В нахождении союзников?
— Политика — это деятельность по созданию друзей, а не по созданию врагов. Вот соседи у вас в доме. Невозможно со всеми ссориться. Хорошие они или плохие, ты должен стараться, чтобы у вас были нормальные отношения. Иначе нельзя выжить.
То есть окукливание ни к чему хорошему привести не может?
— В политике оно вообще невозможно. Это самый плохой вид политики — доводить страну до изоляции. Ты же не только себя туда заталкиваешь, ты всех заталкиваешь. Кто тебе дал такое право?
Получается, фундамента, на котором что–то можно строить, у нас сейчас опять нет?
— Эта тема исчерпана. Только после Путина можно будет что–то делать.
Можно ли вырулить к этому "после Путина" бесконфликтно?
— Очень серьезный вопрос. Рецепт известен, но не знаю, удастся ли вырулить. Должна быть альтернатива. Должен быть хоть один человек в стране, которого слушают наряду с Путиным, который будет говорить что–то другое, нежели он. Тогда есть шанс на мирное развитие ситуации. А если такого человека не будет, то все полетит в тартарары.
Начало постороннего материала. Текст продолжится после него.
===== config.mk =====
export PLATFORM = sky130hd
export DESIGN_NAME = lsu_mem_stage
export DESIGN_NICKNAME = d
export VERILOG_FILES = /design/src/rtl/lsu_pkg.sv /design/src/rtl/lsu_mem_stage_load_align.sv /design/src/rtl/lsu_mem_stage.sv
export SDC_FILE = /design/constraint.sdc
export NUM_CORES = 1
export LEC_CHECK = 0
export BUFFER_PORTS_ARGS = -buffer_cell sky130_fd_sc_hd__buf_2
export CORE_MARGIN = 1
export CORE_UTILIZATION = 49
export CTS_BUF_LIST = sky130_fd_sc_hd__clkbuf_2 sky130_fd_sc_hd__clkbuf_4 sky130_fd_sc_hd__clkbuf_8
export DETAILED_ROUTE_END_ITERATION = 16
export HOLD_SLACK_MARGIN = 0.02
export PLACE_DENSITY = 0.9
export SLEW_MARGIN = 20
export SYNTH_ARGS = -nofsm -noshare
export SYNTH_HDL_FRONTEND = slang
export SYNTH_SLANG_ARGS = --single-unit

===== constraint.sdc =====
create_clock -name clk -period 2.32 [get_ports clk]
set_clock_uncertainty 0.05 [all_clocks]
set_input_delay 0.464 -clock clk [delete_from_list [all_inputs] [get_ports clk]]
set_output_delay 0.464 -clock clk [all_outputs]
set_load 0.005 [all_outputs]
**src/rtl/button_pio_pkg.sv**
```systemverilog
// button_pio_pkg
// Shared constants for the button PIO capture block: Avalon-MM word
// addresses of the four registers and the bit layout of the INFO register.
// No ports; imported by the interface consumers and the top module.
package button_pio_pkg;

  localparam logic [1:0] ADDR_DATA         = 2'd0;
  localparam logic [1:0] ADDR_IRQ_MASK     = 2'd1;
  localparam logic [1:0] ADDR_EDGE_CAPTURE = 2'd2;
  localparam logic [1:0] ADDR_INFO         = 2'd3;

  // INFO register layout
  localparam int INFO_NCH_LSB        = 0;
  localparam int INFO_NCH_W          = 6;
  localparam int INFO_ACTIVE_LOW_BIT = 8;
  localparam int INFO_IRQ_BIT        = 9;

endpackage

```
**src/rtl/button_pio_capture_if.sv**
```systemverilog
// button_pio_capture_if
// Avalon-MM slave bus of the button PIO block.
//   address   [1:0]  word address
//   read             read strobe
//   write            write strobe
//   writedata [31:0] write data
//   readdata  [31:0] read data
// Handshake: no waitrequest. A write is accepted on every clock edge where
// write is high. A read is accepted on every edge where read is high and
// readdata carries the response from the following cycle on (fixed latency
// 1), holding it until the next accepted read.
interface button_pio_capture_if;
  logic [1:0]  address;
  logic        read;
  logic        write;
  logic [31:0] writedata;
  logic [31:0] readdata;

  modport master (output address, output read, output write,
                  output writedata, input readdata);
  modport slave  (input address, input read, input write,
                  input writedata, output readdata);
endinterface

```
**src/rtl/button_debounce_ch.sv**
```systemverilog
// button_debounce_ch
// One input channel: 2-flop synchroniser, polarity normalisation
// (pressed = 1), debounce counter and stable level, plus a one-cycle pulse
// on the edge where the stable level goes from released to pressed.
//   clk, reset  clock, synchronous active-high reset
//   pin_i       raw asynchronous pin
//   level_o     debounced stable level (1 = pressed)
//   rise_o      high in the cycle whose clock edge sets level_o to 1
module button_debounce_ch #(
  parameter int DEBOUNCE_CYCLES = 500000,
  parameter int ACTIVE_LOW      = 1
) (
  input  logic clk,
  input  logic reset,
  input  logic pin_i,
  output logic level_o,
  output logic rise_o
);

  localparam int CW = $clog2(DEBOUNCE_CYCLES + 1);
  localparam logic [CW-1:0] CNT_LAST = CW'(DEBOUNCE_CYCLES - 1);

  // Normalising before the synchroniser lets its reset value (0) stand for
  // the released level regardless of pin polarity.
  logic pin_norm;
  assign pin_norm = pin_i ^ (ACTIVE_LOW != 0);

  logic          sync1_q, sync2_q;
  logic [CW-1:0] cnt_q, cnt_d;
  logic          level_q, level_d;
  logic          differ, toggle;

  always_comb begin
    differ  = (sync2_q != level_q);
    toggle  = differ && (cnt_q == CNT_LAST);
    cnt_d   = '0;
    level_d = level_q;
    if (toggle) begin
      level_d = ~level_q;
    end else if (differ) begin
      cnt_d = cnt_q + 1'b1;
    end
  end

  always_ff @(posedge clk) begin
    if (reset) begin
      sync1_q <= 1'b0;
      sync2_q <= 1'b0;
      cnt_q   <= '0;
      level_q <= 1'b0;
    end else begin
      sync1_q <= pin_norm;
      sync2_q <= sync1_q;
      cnt_q   <= cnt_d;
      level_q <= level_d;
    end
  end

  assign level_o = level_q;
  // Combinational so the capture register sets on the same edge as the level.
  assign rise_o  = toggle && !level_q;

endmodule

```
**src/rtl/button_pio_capture.sv**
```systemverilog
// button_pio_capture
// N_CH debounced button/switch inputs with edge capture, exposed through an
// Avalon-MM slave (DATA, IRQ_MASK, EDGE_CAPTURE, INFO) and a level interrupt.
//   clk, reset  clock, synchronous active-high reset
//   pins_in     raw asynchronous pins
//   bus         Avalon-MM slave (button_pio_capture_if.slave)
//   irq         registered OR of (capture & mask)
//   led         debounced pressed state, 1 = pressed
// Optional feature: define BUTTON_PIO_IRQ_EN to build the IRQ_MASK register
// and interrupt. Without it irq is 0, IRQ_MASK reads 0 and ignores writes,
// and edge capture remains available for polling.
module button_pio_capture
  import button_pio_pkg::*;
#(
  parameter int N_CH            = 4,
  parameter int DEBOUNCE_CYCLES = 500000,
  parameter int ACTIVE_LOW      = 1
) (
  input  logic                 clk,
  input  logic                 reset,
  input  logic [N_CH-1:0]      pins_in,
  button_pio_capture_if.slave  bus,
  output logic                 irq,
  output logic [N_CH-1:0]      led
);

  logic [N_CH-1:0] level, rise;

  for (genvar i = 0; i < N_CH; i++) begin : g_ch
    button_debounce_ch #(
      .DEBOUNCE_CYCLES (DEBOUNCE_CYCLES),
      .ACTIVE_LOW      (ACTIVE_LOW)
    ) u_ch (
      .clk     (clk),
      .reset   (reset),
      .pin_i   (pins_in[i]),
      .level_o (level[i]),
      .rise_o  (rise[i])
    );
  end

  logic [N_CH-1:0] capture_q, capture_d, clr;
  logic [31:0]     readdata_q, readdata_d;
  logic [31:0]     data_w, capture_w, mask_w, info_w;

  // A new press in the same cycle as a W1C of that bit keeps the bit set.
  always_comb begin
    clr = '0;
    if (bus.write && bus.address == ADDR_EDGE_CAPTURE) begin
      clr = bus.writedata[N_CH-1:0];
    end
    capture_d = (capture_q & ~clr) | rise;
  end

`ifdef BUTTON_PIO_IRQ_EN
  localparam logic IRQ_PRESENT = 1'b1;
  logic [N_CH-1:0] mask_q;
  logic            irq_q;

  always_ff @(posedge clk) begin
    if (reset) begin
      mask_q <= '0;
      irq_q  <= 1'b0;
    end else begin
      if (bus.write && bus.address == ADDR_IRQ_MASK) begin
        mask_q <= bus.writedata[N_CH-1:0];
      end
      irq_q <= |(capture_q & mask_q);
    end
  end

  always_comb begin
    mask_w = '0;
    mask_w[N_CH-1:0] = mask_q;
  end
  assign irq = irq_q;
`else
  localparam logic IRQ_PRESENT = 1'b0;
  assign mask_w = '0;
  assign irq    = 1'b0;
`endif

  // Zero-extend the per-channel vectors to the 32-bit bus.
  always_comb begin
    data_w    = '0;
    capture_w = '0;
    info_w    = '0;
    data_w[N_CH-1:0]    = level;
    capture_w[N_CH-1:0] = capture_q;
    info_w[INFO_NCH_LSB +: INFO_NCH_W] = INFO_NCH_W'(N_CH);
    info_w[INFO_ACTIVE_LOW_BIT]        = (ACTIVE_LOW != 0);
    info_w[INFO_IRQ_BIT]               = IRQ_PRESENT;
  end

  // Reads sample the current register values, so a simultaneous write is
  // only visible to the next read.
  always_comb begin
    readdata_d = readdata_q;
    if (bus.read) begin
      unique case (bus.address)
        ADDR_DATA:         readdata_d = data_w;
        ADDR_IRQ_MASK:     readdata_d = mask_w;
        ADDR_EDGE_CAPTURE: readdata_d = capture_w;
        ADDR_INFO:         readdata_d = info_w;
        default:           readdata_d = '0;
      endcase
    end
  end

  always_ff @(posedge clk) begin
    if (reset) begin
      capture_q  <= '0;
      readdata_q <= '0;
    end else begin
      capture_q  <= capture_d;
      readdata_q <= readdata_d;
    end
  end

  assign bus.readdata = readdata_q;
  assign led          = level;

endmodule

```
**src/flat_wrapper.sv**
```systemverilog
// flat-port wrapper written by rule: the top's interface ports become plain ports
module button_pio_capture_flat import button_pio_pkg::*;
#(
  parameter int N_CH            = 4,
  parameter int DEBOUNCE_CYCLES = 500000,
  parameter int ACTIVE_LOW      = 1
)
  (clk, reset, pins_in, irq, led, bus_address, bus_read, bus_write, bus_writedata, bus_readdata);
  button_pio_capture_if bus_i ();
  input  logic clk;
  input  logic reset;
  input  logic [N_CH-1:0] pins_in;
  output logic irq;
  output logic [N_CH-1:0] led;
  input wire logic [$bits(bus_i.address)-1:0] bus_address;
  input wire logic [$bits(bus_i.read)-1:0] bus_read;
  input wire logic [$bits(bus_i.write)-1:0] bus_write;
  input wire logic [$bits(bus_i.writedata)-1:0] bus_writedata;
  output wire logic [$bits(bus_i.readdata)-1:0] bus_readdata;
  assign bus_i.address = bus_address;
  assign bus_i.read = bus_read;
  assign bus_i.write = bus_write;
  assign bus_i.writedata = bus_writedata;
  assign bus_readdata = bus_i.readdata;
  button_pio_capture #(.N_CH(N_CH), .DEBOUNCE_CYCLES(DEBOUNCE_CYCLES), .ACTIVE_LOW(ACTIVE_LOW)) u_core (.clk(clk), .reset(reset), .pins_in(pins_in), .bus(bus_i), .irq(irq), .led(led));
endmodule
```
**config.mk**
```make
export PLATFORM = sky130hd
export DESIGN_NAME = button_pio_capture_flat
export DESIGN_NICKNAME = d
export VERILOG_FILES = /design/src/rtl/button_pio_pkg.sv /design/src/rtl/button_pio_capture_if.sv /design/src/rtl/button_debounce_ch.sv /design/src/rtl/button_pio_capture.sv /design/src/flat_wrapper.sv
export SDC_FILE = /design/constraint.sdc
export NUM_CORES = 1
export LEC_CHECK = 0
export CORE_MARGIN = 2
export CORE_UTILIZATION = 48
export CTS_CLUSTER_SIZE = 10
export DETAILED_ROUTE_END_ITERATION = 10
export GPL_TIMING_DRIVEN = 0
export PLACE_DENSITY = 0.8
export RECOVER_POWER = 50
export SLEW_MARGIN = 25
export SYNTH_ARGS = -nofsm -noshare
export SYNTH_HDL_FRONTEND = slang
export SYNTH_SLANG_ARGS = --single-unit
```
**constraint.sdc**
```tcl
create_clock -name clk -period 1.9 [get_ports clk]
set_input_delay 0.38 -clock clk [delete_from_list [all_inputs] [get_ports clk]]
set_output_delay 0.38 -clock clk [all_outputs]
set_load 0.01 [all_outputs]
```
==> Word-level counts from Yosys, hierarchy flattened <==
Cells that the tools add are included.
Widths: inputs -> output; s select.
{ "word_totals": {"reg_bits": 124, "word_cells": 68, "output_inout_bits": 37, "input_bits": 42} }
{ "classes": {"addsub": 4, "bitwise": 15, "reduce_logical": 18, "n_eq_ne": 11, "mux": 2} }
{ "ops": {"columns": ["cell", "n"], "rows": [
  ["$pmux 32 s4", 1],
  ["$add 19x1->19 const B", 4],
  ["$eq 19x19->1 const B", 4],
  ["$not 1->1", 12],
  ["$reduce_or 3->1", 4],
  ["$logic_and 1x1->1", 9],
  ["$and 4x4->4", 1],
  ["$eq 2x2->1 const B", 2],
  ["$logic_not 1->1", 4],
  ["$mux 4", 1],
  ["$ne 1x1->1", 4],
  ["$not 4->4", 1],
  ["$or 4x4->4", 1],
  ["$eq 2x1->1 const B", 1],
  ["$logic_not 2->1", 1]
]} }

==> Logic depth before layout (Yosys ltp) <==
{ "logic_depth": {"depth_word": 6, "mapped_depth": 6, "depth_no_buf": 5} }

==> Hierarchy <==
Synthesis repeated with hierarchy kept, for this count alone.
{ "hier_totals": {"hier_cells": 507, "hier_area_um2": 4510.6} }
{ "modules_own_cells": {"columns": ["module", "cells_each", "area_each_um2", "seq_area_each_um2", "n_inst"], "rows": [
  ["button_debounce_ch", 110, 979.7, 440.4, 4],
  ["button_pio_capture", 67, 591.8, 180.2, 1]
]} }

==> Worst setup path after synthesis <==
No wires, ideal clock.
{ "synth_path": {"path_kind": "flip-flop to flip-flop", "startpoint": "reg u_core.g_ch[3].u_ch.cnt_q[10]", "endpoint": "reg u_core.g_ch[3].u_ch.cnt_q[12]", "required_time_ns": 1.785, "t_arrival_ns": 1.800, "setup_time_ns": 0.115, "path_slack_ns": -0.014, "stages_incl_launch_ff": 6, "period_less_slack_ns": 1.914, "n_path_buf": 1, "cell_sequence": "dfxtp_1 > or4_1 > or4_4 > o21ai_4 > buf_4 > nor2_1"} }
{ "synth_via": {"elab_chain_len": 3, "word_cells_on_any_way": 4, "cone_classes": "add/sub: 1; eq/ne: 1; reduce/logical: 2"} }
{ "synth_lines": {"columns": ["item", "line_no", "rtl"], "rows": [
  ["start: declaration", "button_debounce_ch.sv:29", "logic [CW-1:0] cnt_q, cnt_d;"],
  ["start signal: assignment", "button_debounce_ch.sv:54", "cnt_q <= cnt_d;"],
  ["parallel branches: the longest is 3 deep, another holds $add 19x1->19", null, null]
]} }
Parallel ways; which one is timed is not known.
A chain may end at the register's enable or synchronous reset.

==> Worst setup path in the final report <==
{ "layout_path": {"startpoint": "reg u_core.g_ch[3].u_ch.cnt_q[14]", "endpoint": "reg u_core.g_ch[3].u_ch.cnt_q[5]"} }
{ "layout_via": {"elab_chain_len": 3} }
{ "layout_lines": {"columns": ["item", "line_no", "rtl"], "rows": [
  ["$eq 19x19->1", "button_debounce_ch.sv:35", "toggle = differ && (cnt_q == CNT_LAST);"],
  ["$logic_and 1x1->1", "button_debounce_ch.sv:35", null],
  ["$reduce_or 3->1 (no source line)", null, null]
]} }
Every way passes these cells.

==> run summary <==
Status: finished, violations left
Failing checks: negative setup slack
P_sw: 0.786 mW
Total routed wirelength: 9320 um
Commonest non-fill, non-tap cells in the layout: dfxtp_1, nor2_1, xnor2_1
Worst-path fanout max: 10
Cell Area, Placed: 5030 um^2
Cell Chain, Critical Path: or4_4 > or4_4 > o21ai_4 > buf_6 > nor2_1
IO buf count: 20
Cell Area, Synth: 4560 um^2
Pwr dens: 726 nW/um^2
Post-layout minimum cycle time: 1.95 ns
Post-synth top flop: dfxtp_1
Final net count: 644
Setup crit end kind: flop
Drt pass-1 iters: 7
Overall Power: 3.99 mW
Core Area: 9240 um^2
CTS tree: built
Register area: 1950 um^2
Setup_tns: -0.484 ns
Largest stage delay, worst path: 0.58 ns
Final Wtd Congestion: 0.878
DRT iter0 DRCs: 155
Post-synth EDFFs: 0
Synth warn: 0
Setup WS pre-CTS: -0.283 ns
Most common cell on crit path: or4_4
Fillers: 790
Area grow syn2layout: 20.4%
Maximum VDD drop: 319 uV
CTS clk-pin slew, worst paths: 0.09 ns
Cts hold-fix bufs: 0
Synthesized flop and latch total: 97
Crit path buf inv count: 1
Vias: 3766
Critical path's top delay family: simple AND/OR/NAND/NOR gates
Cell variety after synth: 46
Site Rows: 35
Min-delay worst type: reg2reg
N_diodes: 0
Internal power: 3.20 mW
Die Area: 10300 um^2
Largest net degree at the start of global routing: 16
Routed vias/inst: 5.14
Async SR Flop Fraction: 0%
Initial Util: 49.4%
Max Freq: 514 MHz
Multi-input gate area: 2430 um^2
Final setup fails: 17
Chip Width: 102 um
Proportion of layout cells with a drive suffix above 1: 15.3%
GRT Residual Overflow: 0
Hold Vio Cnt, Final: 0
Design Area, Final: 5500 um^2
Critical Path RT: 2.16 ns
GRT Overall Usage: 18.1%
RSZ-0062 raised after global routing: true
Total CTS buffers: 9
Root Driver: clkbuf_8
DP Wirelength: 6380 um
Clk sinks: 97
Clock Power Share: 44.4%
I/O Pins: 79
Combinational share of power: 4.2%
Vias in the first global route: 3493
Mapped Cells: 531
Antenna violations before repair: 0
CP Launch Type: flop
Critical Path AT: 2.20 ns
Seq pwr share: 51.4%
Slew Viols, Final: 0
Drc violations: 0
Post-Route Skew: 0.00790 ns
Clock latency on the worst-skew pair: 0.36 ns
Commonest non-fill, non-tap cell in the layout: dfxtp_1
Post-synthesis sequential area ratio: 42.5%
Max_cap viols: 0
Final period utilization: 102%
Critical path's slowest cell: or4_4
Leakage: 1.80 nW
Crit path kind: reg2reg
Routed WL per cell: 12.7 um
Syn_area_per_cell: 8.60 um^2
Switch share: 19.7%
DRT antenna net count: 0
Worst hold margin: 0.443 ns
Clock tree buffer depth: 2
Htree depth: 3
First-pass GRT wire length: 15200 um
Die Y-Extent: 102 um
Final worst slack: -0.0454 ns
-- synth_stat cells, drive strengths merged, types with 6 or more instances --
library cell | n | area share [%]
nand2b | 6 | 0.82
dfxtp | 97 | 43
o21ai | 18 | 2.2
or3 | 7 | 0.96
nor3 | 20 | 2.2
nand4 | 19 | 2.7
nor2b | 6 | 0.82
xnor2 | 45 | 8.6
nand2 | 21 | 1.7
nor4 | 18 | 2.5
a21oi | 15 | 1.6
nor2 | 84 | 6.9
buf | 34 | 5.5
nand3 | 26 | 2.9
and3 | 7 | 0.96
mux2i | 9 | 2.0
clkbuf | 13 | 1.1
inv | 21 | 1.7
xor2 | 16 | 3.1
or4 | 10 | 1.7
-- timing repair --
item	4_1_cts	5_1_grt
buffers inserted	5	7
pin swaps	6	4
setup endpoints to repair	54	52
gates resized for setup	15	18
-- registers in the layout, indices dropped and copies added (netlist names) --
name / flops
u_core.capture_q: 4
u_core.g_ch.u_ch.level_o: 4
u_core.g_ch.u_ch.cnt_q: 76
u_core.g_ch.u_ch.sync2_q: 4
u_core.g_ch.u_ch.sync1_q: 4
u_core.bus.readdata: 5
-- metal layers --
layer	part of all wire [%]	wire (um)	vias to the layer above	global-route usage, %
met2	49	4530	95	31.1
met1	45	4210	1737	22.7
met5	0	0	-	0
li1	-	-	1917	-
met4	2.2	209	0	7.28
met3	3.9	366	17	2.62
-- logic make-up (layout without fill, tap and decap cells) --
group | after synthesis | count (layout) | synth area share, %
AOI/OAI and AO/OA | 42 | 42 | 5.43
xor gates and xnor gates | 61 | 61 | 11.7
adders and majority gates | 4 | 4 | 1.10
buffers and inverters | 68 | 113 | 8.36
DFF | 97 | 97 | 42.5
muxes | 9 | 9 | 1.97
other | 1 | 28 | 0.0822
and+or+nand+nor | 249 | 249 | 28.8
-- stage by stage --
step	instances	util [%]
2_1_floorplan	558	-
3_3_place_gp	707	54.4
3_5_place_dp	707	54.4
4_1_cts	726	58.3
5_1_grt	732	59.5
6_report	732	59.5
-- final cells by class --
type                    count  share of cell area (%)
clock buffers              11                    2.75
repair buffers             32                    5.35
inverters                  21                    1.43
multi-input cells         393                    44.2
plain buffers              44                    5.53
well taps                 129                    2.94
flip-flops and latches     97                    35.5
clock inverters             5                    2.28
-- final timing paths --
check	slack (ns)	to	start	cells after the start
hold reg to reg	0.44	u_core.g_ch[2].u_ch.sync2_q	u_core.g_ch[2].u_ch.sync1_q	1
setup / recovery	-0.05	u_core.g_ch[3].u_ch.cnt_q[5]	u_core.g_ch[3].u_ch.cnt_q[14]	5
setup reg to reg	-0.05	u_core.g_ch[3].u_ch.cnt_q[5]	u_core.g_ch[3].u_ch.cnt_q[14]	5
hold / removal	0.44	u_core.g_ch[2].u_ch.sync2_q	u_core.g_ch[2].u_ch.sync1_q	1
-- power groups by stage --
stage / Clock (mW) / Combinational [mW] / Sequential (mW)
6_report: 1.77 / 0.169 / 2.05
3_3_place_gp: 0 / 0.157 / 2.10
3_5_place_dp: 0 / 0.159 / 2.10
5_1_grt: 1.87 / 0.186 / 2.05
2_1_floorplan: 0 / 0.112 / 2.10
4_1_cts: 1.80 / 0.164 / 2.05
No activity file was read; power rests on OpenSTA's default activity.
==> patch: new RTL, config.mk and constraints unchanged <==
Put a register stage on the output `led`, with the module's reset. The value now appears one clock later. The other outputs are not delayed to match.
--- a/src/rtl/button_pio_capture.sv
+++ b/src/rtl/button_pio_capture.sv
@@ -118,7 +118,13 @@
   end
 
   assign bus.readdata = readdata_q;
-  assign led          = level;
+  always_ff @(posedge clk) begin
+    if (reset) begin
+      led <= '0;
+    end else begin
+      led <= level;
+    end
+  end
 
 endmodule
 
Function: same outputs for any inputs over 10 cycles, from zero or initial values and one cycle with reset high; that may be too few to reach the edited logic, so the function may still have changed.
==> patch against the unedited design <==
- power is 7.3% lower
- count of clock-buffer cells in the layout did not move
- area after synthesis up 0.47%
- largest cell class unchanged
- critical path type unchanged
- critical endpoint is now u_core.g_ch[2].u_ch.cnt_q[17]
- worst setup slack better by 0.071 ns
- synthesized cell count shrank 0.75%
- cell area fell by 0.61%
- routed wire length increased by 1.3%
- clock skew is 0.00063 ns higher
- core utilization is 0.37 points lower
- clock power down 21%
- sequential cell count is 4 higher
==> patch: results <==
run_status:
  run_status: "finished clean"
clock_tree:
  cts_resized: 22
pwr:
  vdd_drop_max_mv: 0.4211
  finalPower_uw: 3699
  power.leakage_uw: 0.001860
routing:
  met1_length_um: 4102
  routed-via-count: 3833
  met2RoutedLength_um: 4813
  initial_drt_markers: 163
  drt_first_pass_iters: 4
critical_path:
  reg2reg_slack_ns: 0.03
  worstPathMaxFanout: 7
  timing.critical_path.required_ns: 2.20
global_routing:
  grt.met3_usage_pct: 4.969
  groute.layer.met2.usage_pct: 32.44
  met1_usage_pct: 21.92
synth:
  ys_top_cells_by_count: "sky130_fd_sc_hd__dfxtp_1 (101), sky130_fd_sc_hd__nor2_1 (77), sky130_fd_sc_hd__nand3_1 (30)"
  synth_cell_type_count: 45
cells_and_area:
  final_layout_size_suffix_gt1_share_pct: 15.69
  buffers: 74
  comb.multi_input.count: 394
  num-fill-cells: 782
  multiInputGateArea_sq_mm: 0.002414
  buf_share_pct: 10.58
  flow.area_growth_from_synthesis_pct: 19.13
  fin_cells: 728
placed_design:
  place_area_sq_mm: 0.005049
  gp_routability_congestion: 0.8667
timing:
  clock_skew_ns: 0.008527
worst_hold_path:
  worst_hold_check_path_type: "in2reg"
-- patch: changes by cell type after synthesis, moves of 8 or more --
cell	unedited run	this run
sky130_fd_sc_hd__and4_1	3	11
sky130_fd_sc_hd__a21oi_1	15	27
sky130_fd_sc_hd__xnor2_1	45	27
sky130_fd_sc_hd__nor4_1	18	8
sky130_fd_sc_hd__xor2_1	16	27
sky130_fd_sc_hd__nor3_1	20	6
-- patch: through the flow --
step | setup WS, ns | hold slack [ns]
floorplan | 0.04219 | 0.4138
global placement | -0.4825 | 0.4178
detailed placement | -0.5014 | 0.4252
CTS | 0.01225 | 0.4213
global route | -0.01845 | 0.4559
finish | 0.02578 | 0.4319
-- patch: cell families (layout without fill, tap and decap cells) --
logic type,after synthesis,in the layout,share of synthesized area [%]
AOI/OAI and AO/OA,60,60,7.176
xor gates and xnor gates,54,54,10.31
adders and majority gates,4,4,1.091
buffers and inverters,59,104,7.367
DFF,101,101,44.09
muxes,6,6,1.310
other,1,28,0.08178
and+or+nand+nor,242,242,28.57
-- patch: worst paths after layout --
path,from,endpoint,cells after the start
worst max register to register,u_core.g_ch[2].u_ch.cnt_q[6],u_core.g_ch[2].u_ch.cnt_q[17],5
worst min register to register,u_core.g_ch[2].u_ch.cnt_q[0],u_core.g_ch[2].u_ch.cnt_q[0],1
worst max-delay path,u_core.g_ch[2].u_ch.cnt_q[6],u_core.g_ch[2].u_ch.cnt_q[17],5
worst min-delay path,bus_read,u_core.bus.readdata[8],3
-- patch: worst max-delay path, cell delays in order, from the launching register on --
cell                      delay [ns]
sky130_fd_sc_hd__dfxtp_2        0.40
sky130_fd_sc_hd__nand4_4        0.14
sky130_fd_sc_hd__or4_1          0.48
sky130_fd_sc_hd__buf_2          0.17
sky130_fd_sc_hd__or4_4          0.48
sky130_fd_sc_hd__a21oi_2        0.14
С учетом того, что происходило в стране последние 10–15 лет, дадут ли такому человеку появиться в информационном поле?
— Но этот вариант единственный. Что сейчас происходит: он держит палец на кнопке и спрашивает: "Хочешь, я тебе прочту лекцию о международном положении?" И ты вынужден его слушать. Как это называется? Шантаж! Он же сказал, что, если бы с Крымом не так пошло, он был готов привести к боевой готовности ядерные силы.
Как долго это может длиться?
— Эта система заморожена деньгами, пропагандой и отчасти страхом. Если количество денег в системе будет сокращаться, то система начнет рассыпаться. Пропаганда без денег работает плохо, значит, отсутствие денег будет замещаться страхом.
Меньше пряников…
— Сами оцените, насколько систему страха удастся развернуть в полном объеме. Как быстро и как надолго. Ее сейчас нет. У нас с вами есть возможность спокойно разговаривать. Ни вы, ни я не думаем, что за такой разговор нам что–то будет. Правда, если бы вы были корреспондентом в маленьком городе, а я был бы там депутатом райсовета, такой разговор уже мог бы закончиться печально. В Карелии возбудили уголовное дело, когда человек на митинге сказал: если Москва нас не услышит, мы будем проводить референдум.
Каковы настроения среди элит, по вашим ощущениям?
— В целом раскола элит нет. Да, есть разговоры, которых не было год назад. Но все это в зачаточном состоянии, и вряд ли это превратится в раскол. Все повязаны деньгами, властью. Они знают, что шаг вправо, шаг влево — прокуратура. Сами разрешают воровать, но могут открыть глаза в удобный для них момент. Так это и работает: открываем глаза — закрываем, открываем — закрываем… Это способ руководства страной.
На что надежда тогда?
— Во–первых, я оптимист. Во–вторых, мой отец учил меня, что побеждает не самый сильный, а тот, кто идет до конца, хоть в драке с мальчишками, хоть в жизни. В–третьих, мне есть за что бороться. Если не бояться пафоса, я просто так не отдам свою страну. Аналогия между нынешним временем и 1991 годом очень точна. Я говорил, что нужно делать Союзный договор, а у них загранкомандировки важные. И сейчас я говорю: нет такого пути, вы же в яму страну ведете, так никто в мире не живет, что вы придумали?
С точки зрения экономики как вы сейчас оцениваете ситуацию?
— Еще нет катастрофы, но мы уже на пути. 3,5 –4% падения ВВП уже в этом году.
В 2009–м было 8%.
— Все впереди. Просто никто в экономику не хочет вкладываться. Вот люди почитают наш разговор и последние, кто были, соберут вещи.
Надеюсь, этого не произойдет. А уйдя из Кремля в 1991 году, куда вы пошли?
— Уехал в Нижний Новгород и делал там реформы с Борисом Немцовым.